Problem details — What is needed here is an exact repetition of the records below, beginning at the line that has "p_per_area,374,mW/mm^2,-16%" and stopping after the line that has "drive_gt1_frac,0.259,,+0.0123".

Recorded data
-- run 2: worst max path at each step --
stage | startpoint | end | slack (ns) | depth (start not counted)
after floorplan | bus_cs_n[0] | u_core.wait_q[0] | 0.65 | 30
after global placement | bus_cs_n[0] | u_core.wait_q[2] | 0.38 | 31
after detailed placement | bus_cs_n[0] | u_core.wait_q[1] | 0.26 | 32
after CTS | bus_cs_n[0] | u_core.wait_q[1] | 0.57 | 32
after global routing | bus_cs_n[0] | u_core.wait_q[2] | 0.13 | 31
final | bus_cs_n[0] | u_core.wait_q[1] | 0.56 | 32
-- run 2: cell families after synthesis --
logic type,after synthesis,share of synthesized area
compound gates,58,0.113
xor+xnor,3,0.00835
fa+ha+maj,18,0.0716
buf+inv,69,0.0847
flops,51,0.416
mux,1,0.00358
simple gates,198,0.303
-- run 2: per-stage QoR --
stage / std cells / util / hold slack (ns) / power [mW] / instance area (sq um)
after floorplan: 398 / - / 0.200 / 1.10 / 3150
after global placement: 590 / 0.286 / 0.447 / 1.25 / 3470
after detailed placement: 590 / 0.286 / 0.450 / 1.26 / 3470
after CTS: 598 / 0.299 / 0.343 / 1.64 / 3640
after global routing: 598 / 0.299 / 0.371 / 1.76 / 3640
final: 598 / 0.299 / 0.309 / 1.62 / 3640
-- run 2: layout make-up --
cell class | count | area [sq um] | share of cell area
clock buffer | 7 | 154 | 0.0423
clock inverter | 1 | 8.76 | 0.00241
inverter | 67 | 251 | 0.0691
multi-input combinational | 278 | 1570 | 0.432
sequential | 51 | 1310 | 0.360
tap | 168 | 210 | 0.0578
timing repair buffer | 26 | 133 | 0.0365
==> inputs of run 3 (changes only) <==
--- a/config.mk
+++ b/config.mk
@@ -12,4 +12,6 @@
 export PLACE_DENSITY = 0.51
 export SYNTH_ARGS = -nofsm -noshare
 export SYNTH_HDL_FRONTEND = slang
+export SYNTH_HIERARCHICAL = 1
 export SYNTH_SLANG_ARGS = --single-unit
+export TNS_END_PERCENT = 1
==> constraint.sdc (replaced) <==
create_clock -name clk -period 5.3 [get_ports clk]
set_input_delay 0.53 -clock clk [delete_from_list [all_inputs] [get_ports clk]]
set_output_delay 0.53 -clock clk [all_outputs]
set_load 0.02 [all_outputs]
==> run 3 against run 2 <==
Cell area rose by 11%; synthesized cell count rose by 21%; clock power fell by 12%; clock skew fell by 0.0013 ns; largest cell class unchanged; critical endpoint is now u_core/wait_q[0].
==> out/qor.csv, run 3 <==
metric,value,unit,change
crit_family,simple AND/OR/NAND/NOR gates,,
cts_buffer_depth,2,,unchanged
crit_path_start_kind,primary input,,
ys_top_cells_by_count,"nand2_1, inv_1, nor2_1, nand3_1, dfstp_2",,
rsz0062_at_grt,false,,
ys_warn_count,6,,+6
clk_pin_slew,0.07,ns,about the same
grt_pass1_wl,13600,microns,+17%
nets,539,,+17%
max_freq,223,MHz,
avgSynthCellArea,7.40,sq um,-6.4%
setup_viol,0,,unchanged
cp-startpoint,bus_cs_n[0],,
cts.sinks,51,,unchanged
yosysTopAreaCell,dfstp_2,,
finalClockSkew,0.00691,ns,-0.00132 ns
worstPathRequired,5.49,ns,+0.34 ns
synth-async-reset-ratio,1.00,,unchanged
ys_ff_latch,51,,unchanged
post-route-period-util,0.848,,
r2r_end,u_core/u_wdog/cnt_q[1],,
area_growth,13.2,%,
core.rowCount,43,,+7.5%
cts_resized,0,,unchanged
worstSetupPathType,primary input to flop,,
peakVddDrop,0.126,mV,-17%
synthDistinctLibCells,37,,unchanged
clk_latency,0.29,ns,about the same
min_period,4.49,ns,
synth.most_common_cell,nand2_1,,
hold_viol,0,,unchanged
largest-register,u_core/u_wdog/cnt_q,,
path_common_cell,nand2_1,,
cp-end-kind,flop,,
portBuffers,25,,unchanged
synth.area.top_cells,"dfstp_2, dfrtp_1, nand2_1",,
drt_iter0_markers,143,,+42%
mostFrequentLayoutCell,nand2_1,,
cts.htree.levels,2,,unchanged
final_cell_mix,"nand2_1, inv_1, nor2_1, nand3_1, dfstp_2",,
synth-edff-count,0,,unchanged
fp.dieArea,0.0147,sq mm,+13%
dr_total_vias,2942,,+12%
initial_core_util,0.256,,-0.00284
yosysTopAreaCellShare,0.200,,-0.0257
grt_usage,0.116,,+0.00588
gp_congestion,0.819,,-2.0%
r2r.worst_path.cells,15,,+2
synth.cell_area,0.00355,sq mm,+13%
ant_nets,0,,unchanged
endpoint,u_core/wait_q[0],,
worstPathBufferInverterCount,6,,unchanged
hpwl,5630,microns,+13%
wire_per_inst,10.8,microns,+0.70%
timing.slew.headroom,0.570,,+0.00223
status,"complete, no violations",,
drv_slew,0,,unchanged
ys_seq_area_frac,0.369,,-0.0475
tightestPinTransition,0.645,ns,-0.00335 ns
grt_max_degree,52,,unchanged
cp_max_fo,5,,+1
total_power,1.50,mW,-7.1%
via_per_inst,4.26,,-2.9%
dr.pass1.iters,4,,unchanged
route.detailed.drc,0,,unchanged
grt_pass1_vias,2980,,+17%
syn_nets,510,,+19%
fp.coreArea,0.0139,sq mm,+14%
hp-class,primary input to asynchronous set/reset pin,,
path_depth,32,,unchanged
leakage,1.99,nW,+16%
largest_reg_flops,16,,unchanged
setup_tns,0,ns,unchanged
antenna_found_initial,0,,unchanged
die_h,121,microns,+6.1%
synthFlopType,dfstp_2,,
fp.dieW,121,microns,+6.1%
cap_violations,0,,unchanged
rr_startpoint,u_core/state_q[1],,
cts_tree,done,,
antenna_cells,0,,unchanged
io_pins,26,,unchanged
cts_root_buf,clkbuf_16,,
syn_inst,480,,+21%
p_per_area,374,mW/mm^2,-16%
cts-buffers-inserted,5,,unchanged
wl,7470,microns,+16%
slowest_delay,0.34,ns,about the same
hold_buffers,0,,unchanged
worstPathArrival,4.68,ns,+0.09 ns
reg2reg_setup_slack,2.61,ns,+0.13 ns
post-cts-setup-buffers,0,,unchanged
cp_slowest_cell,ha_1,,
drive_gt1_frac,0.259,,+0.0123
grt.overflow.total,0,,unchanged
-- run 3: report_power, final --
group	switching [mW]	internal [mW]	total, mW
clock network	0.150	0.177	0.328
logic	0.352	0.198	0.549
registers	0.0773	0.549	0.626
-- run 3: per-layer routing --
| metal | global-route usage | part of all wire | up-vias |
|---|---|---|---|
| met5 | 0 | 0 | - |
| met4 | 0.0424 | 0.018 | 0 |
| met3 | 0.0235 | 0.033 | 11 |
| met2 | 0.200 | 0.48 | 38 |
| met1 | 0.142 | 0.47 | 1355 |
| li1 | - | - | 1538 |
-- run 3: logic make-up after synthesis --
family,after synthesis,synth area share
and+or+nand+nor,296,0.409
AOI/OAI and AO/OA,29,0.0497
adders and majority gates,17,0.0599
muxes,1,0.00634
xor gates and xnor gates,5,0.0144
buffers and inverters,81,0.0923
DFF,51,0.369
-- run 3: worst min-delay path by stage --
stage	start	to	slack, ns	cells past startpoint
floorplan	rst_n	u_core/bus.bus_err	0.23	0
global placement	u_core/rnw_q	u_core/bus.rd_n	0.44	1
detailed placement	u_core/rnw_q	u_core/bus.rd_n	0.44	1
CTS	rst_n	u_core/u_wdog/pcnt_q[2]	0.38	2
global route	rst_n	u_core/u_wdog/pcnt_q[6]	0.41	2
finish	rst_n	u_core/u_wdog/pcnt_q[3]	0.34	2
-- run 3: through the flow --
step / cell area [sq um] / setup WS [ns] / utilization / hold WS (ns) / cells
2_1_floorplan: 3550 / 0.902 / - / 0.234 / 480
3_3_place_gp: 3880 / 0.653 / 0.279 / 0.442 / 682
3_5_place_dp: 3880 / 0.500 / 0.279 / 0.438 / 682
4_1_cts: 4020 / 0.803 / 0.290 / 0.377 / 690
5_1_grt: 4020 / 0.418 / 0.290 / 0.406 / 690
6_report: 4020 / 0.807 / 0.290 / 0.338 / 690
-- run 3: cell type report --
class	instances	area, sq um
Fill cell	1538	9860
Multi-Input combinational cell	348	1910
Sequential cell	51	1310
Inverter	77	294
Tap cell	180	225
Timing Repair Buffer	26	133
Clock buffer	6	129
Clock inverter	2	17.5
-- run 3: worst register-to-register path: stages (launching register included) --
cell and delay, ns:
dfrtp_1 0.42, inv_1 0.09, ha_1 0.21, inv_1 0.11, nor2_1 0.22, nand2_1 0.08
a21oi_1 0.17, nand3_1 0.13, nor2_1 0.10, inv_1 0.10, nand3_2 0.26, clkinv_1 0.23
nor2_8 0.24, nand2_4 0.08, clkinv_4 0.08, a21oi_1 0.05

Answer area —
p_per_area,374,mW/mm^2,-16%
cts-buffers-inserted,5,,unchanged
wl,7470,microns,+16%
slowest_delay,0.34,ns,about the same
hold_buffers,0,,unchanged
worstPathArrival,4.68,ns,+0.09 ns
reg2reg_setup_slack,2.61,ns,+0.13 ns
post-cts-setup-buffers,0,,unchanged
cp_slowest_cell,ha_1,,
drive_gt1_frac,0.259,,+0.0123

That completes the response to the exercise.